Modelling mortality rates using Poisson regression I'm examining trends (between 1998 and 2011) in mortality rates among patients with Crohn's disease. Each patient (case) have been included during 1998 to 2011. At inclusion, each patient have been matched to a healthy control with the same age and sex. I'm analysing trends in mortality rates. When doing this directly, without any adjustments, I obtain fluctuating mortality rates over time, which is presumably due to the fact that individuals included a given year wont be comparable to those included another year. Thus I aim to adjust the mortality rates. I expect that mortality rates in both groups (cases and controls) will decline over time and the gap between cases and controls will narrow successively.
My idea is to do the adjustment by means of Poisson regression. My data is on individual level. I wish to obtain one estimate on the incidence rate (per 1000 person-years) for cases and controls each year from 1998 to 2011. Survival time would be included as the offset in the model. Something similar has been done here.
I've attached the 200 first rows from my data set, which consists of 1500 individuals.

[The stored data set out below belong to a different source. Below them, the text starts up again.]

### src/rtl/riscv_pkg.sv
// Shared types for the instruction/data memory arbiter.
package riscv_pkg;

    typedef enum logic [1:0] {
        IDLE,
        REQ,
        RESP
    } arb_state_t;

    typedef enum logic {
        OWNER_IF,
        OWNER_DM
    } arb_owner_t;

    // Wide enough for the largest supported abort limit (65535).
    localparam int CountBits = 16;

endpackage

### src/rtl/memory_arbiter.sv
// Two-port (fetch/data) arbiter onto one memory port with a single outstanding
// transaction, alternating priority under contention and an abort timer.
module memory_arbiter
    import riscv_pkg::*;
#(
    parameter int RegBits       = 32,
    parameter int TimeoutCycles = 255
) (
    input  logic                 clk_i,
    input  logic                 rst_i,

    input  logic                 if_req_i,
    input  logic [RegBits-1:0]   if_addr_i,
    output logic                 if_gnt_o,
    output logic                 if_rvalid_o,
    output logic [RegBits-1:0]   if_rdata_o,

    input  logic                 dm_req_i,
    input  logic                 dm_we_i,
    input  logic [RegBits-1:0]   dm_addr_i,
    input  logic [RegBits-1:0]   dm_wdata_i,
    input  logic [RegBits/8-1:0] dm_be_i,
    output logic                 dm_gnt_o,
    output logic                 dm_rvalid_o,
    output logic [RegBits-1:0]   dm_rdata_o,

    output logic                 mem_req_o,
    output logic                 mem_we_o,
    output logic [RegBits-1:0]   mem_addr_o,
    output logic [RegBits-1:0]   mem_wdata_o,
    output logic [RegBits/8-1:0] mem_be_o,
    input  logic                 mem_gnt_i,
    input  logic                 mem_rvalid_i,
    input  logic [RegBits-1:0]   mem_rdata_i,

    output logic                 timeout_o
);

    localparam int BeBits = RegBits / 8;
    localparam logic [CountBits-1:0] TimeoutLimit = CountBits'(TimeoutCycles);
    localparam logic [CountBits-1:0] CountMax     = '1;

    arb_state_t          state, state_next;
    arb_owner_t          owner, prio, winner;
    logic [RegBits-1:0]  lat_addr, lat_wdata;
    logic                lat_we;
    logic [BeBits-1:0]   lat_be;
    logic [CountBits-1:0] count;
    logic                any_req, done, timeout_hit;

    // Arbitration and transaction-end conditions.
    always_comb begin
        any_req = if_req_i | dm_req_i;
        if (if_req_i && dm_req_i) begin
            winner = prio;
        end else if (dm_req_i) begin
            winner = OWNER_DM;
        end else begin
            winner = OWNER_IF;
        end
        done        = (state == RESP) && mem_rvalid_i;
        // Completion beats an abort that lands in the same cycle.
        timeout_hit = (state != IDLE) && (count == TimeoutLimit) && !done;
    end

    // NOTE: state and datapath registers use non-blocking assignments so every
    // flop samples pre-edge values regardless of process evaluation order.
    always_ff @(posedge clk_i) begin
        if (rst_i) begin
            state <= IDLE;
        end else begin
            state <= state_next;
        end
    end

    always_comb begin
        state_next = state;
        case (state)
            IDLE: if (any_req) state_next = REQ;
            REQ: begin
                if (timeout_hit) begin
                    state_next = IDLE;
                end else if (mem_gnt_i) begin
                    state_next = RESP;
                end
            end
            RESP: if (done || timeout_hit) state_next = IDLE;
            default: state_next = IDLE;
        endcase
    end

    // NOTE: every output gets a default first so no path leaves it unassigned,
    // which would otherwise infer a latch.
    always_comb begin
        if_gnt_o    = 1'b0;
        if_rvalid_o = 1'b0;
        if_rdata_o  = '0;
        dm_gnt_o    = 1'b0;
        dm_rvalid_o = 1'b0;
        dm_rdata_o  = '0;
        mem_req_o   = 1'b0;
        mem_we_o    = 1'b0;
        mem_addr_o  = '0;
        mem_wdata_o = '0;
        mem_be_o    = '0;
        timeout_o   = 1'b0;
        // Reset overrides whatever the state register still holds.
        if (!rst_i) begin
            case (state)
                IDLE: begin
                    if (any_req) begin
                        if_gnt_o = (winner == OWNER_IF);
                        dm_gnt_o = (winner == OWNER_DM);
                    end
                end
                REQ: begin
                    mem_req_o   = 1'b1;
                    mem_we_o    = lat_we;
                    mem_addr_o  = lat_addr;
                    mem_wdata_o = lat_wdata;
                    mem_be_o    = lat_be;
                end
                default: ;
            endcase
            timeout_o = timeout_hit;
            if (done || timeout_hit) begin
                if (owner == OWNER_IF) begin
                    if_rvalid_o = 1'b1;
                    if_rdata_o  = done ? mem_rdata_i : '0;
                end else begin
                    dm_rvalid_o = 1'b1;
                    dm_rdata_o  = done ? mem_rdata_i : '0;
                end
            end
        end
    end

    // Latched request fields, priority register and saturating timer.
    always_ff @(posedge clk_i) begin
        if (rst_i) begin
            owner     <= OWNER_IF;
            prio      <= OWNER_DM;
            lat_addr  <= '0;
            lat_wdata <= '0;
            lat_we    <= 1'b0;
            lat_be    <= '0;
            count     <= '0;
        end else if (state == IDLE) begin
            if (any_req) begin
                owner <= winner;
                prio  <= (winner == OWNER_IF) ? OWNER_DM : OWNER_IF;
                count <= '0;
                if (winner == OWNER_IF) begin
                    lat_addr  <= if_addr_i;
                    lat_wdata <= '0;
                    lat_we    <= 1'b0;
                    lat_be    <= '1;
                end else begin
                    lat_addr  <= dm_addr_i;
                    lat_wdata <= dm_wdata_i;
                    lat_we    <= dm_we_i;
                    lat_be    <= dm_be_i;
                end
            end
        end else if (count != CountMax) begin
            count <= count + 1'b1;
        end
    end

endmodule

Here is the data. Variable explanation:


*

*dead = if patient died or not during follow-up

*surv = survival time in days

*agegroup = categorized age group (4 groups)

*gender = male/female

*diagnosis = 0 for healthy control, 1 for Crohns disease

*age = age in years

*inclusion_year = year of inclusion in the study


What did I try so far? I've tried to fit Poisson models with the glm() function in R, using individual observations (log(surv) as the offset), but I either received an error or could not figure out how to use the fits. I've also aggregated the data into groups, and then analysed the death counts in glm(); when I used the fit to obtain incidence rates I could only obtain rates for a specific age/agegroup and sex (as needed to be specified in the predict() function).
I'd really appreciate some statistical advice and coding examples, which can be done on the attached data set.
 A: Without seeing the dataset (not available) it seems mostly correct. The nice thing about Poisson regressions is that they can provide rates when used as suggested. One thing that may be worth to keep in mind is that there may be overdispersion where you should switch to a negative binomial regression (see the MASS package).
The Poisson regression doesn't care whether the data as aggregated or not, but in practice non-aggregated data is frail and can cause some unexpected errors. Note that you cannot have surv == 0 for any of the cases. When I've tested the estimates are the same:
set.seed(1)
n <- 1500
data <- 
  data.frame(
    dead = sample(0:1, n, replace = TRUE, prob = c(.9, .1)),
    surv = ceiling(exp(runif(100))*365),
    gender = sample(c("Male", "Female"), n, replace = TRUE),
    diagnosis = sample(0:1, n, replace = TRUE),
    age = sample(60:80, n, replace = TRUE),
    inclusion_year = sample(1998:2011, n, replace = TRUE)
  )

library(dplyr)
model <- 
  data %>% 
  group_by(gender, 
           diagnosis,
           age,
           inclusion_year) %>% 
  summarise(Deaths = sum(dead),
            Person_time = sum(surv)) %>%
  glm(Deaths ~ gender + diagnosis + I(age - 70) + I(inclusion_year - 1998) + offset(log(Person_time/10^3/365.25)), 
      data = . , family = poisson)

alt_model <- glm(dead ~ gender + diagnosis + I(age - 70) + I(inclusion_year - 1998) + offset(log(surv/10^3/365.25)), 
    data = data , family = poisson)
sum(coef(alt_model) - coef(model))
# > 1.779132e-14
sum(abs(confint(alt_model) - confint(model)))
# > 6.013114e-11

As you get a rate it is important to center the variables so that the intercept is interpretable, e.g.:
> exp(coef(model)["(Intercept)"])
(Intercept) 
    51.3771

Can be interpreted as the base rate and then the covariates are rate ratios. If we want the base rate after 10 years:
> exp(coef(model)["(Intercept)"] + coef(model)["I(inclusion_year - 1998)"]*10)
(Intercept) 
     47.427 

I've currently modeled the inclusion year as a trend variable but you should probably check for nonlinearities and sometimes it is useful to do a categorization of the time points. I used this approach in this article:
D. Gordon, P. Gillgren, S. Eloranta, H. Olsson, M. Gordon, J. Hansson, and K. E. Smedby, “Time trends in incidence of cutaneous melanoma by detailed anatomical location and patterns of ultraviolet radiation exposure: a retrospective population-based study,” Melanoma Res., vol. 25, no. 4, pp. 348–356, Aug. 2015.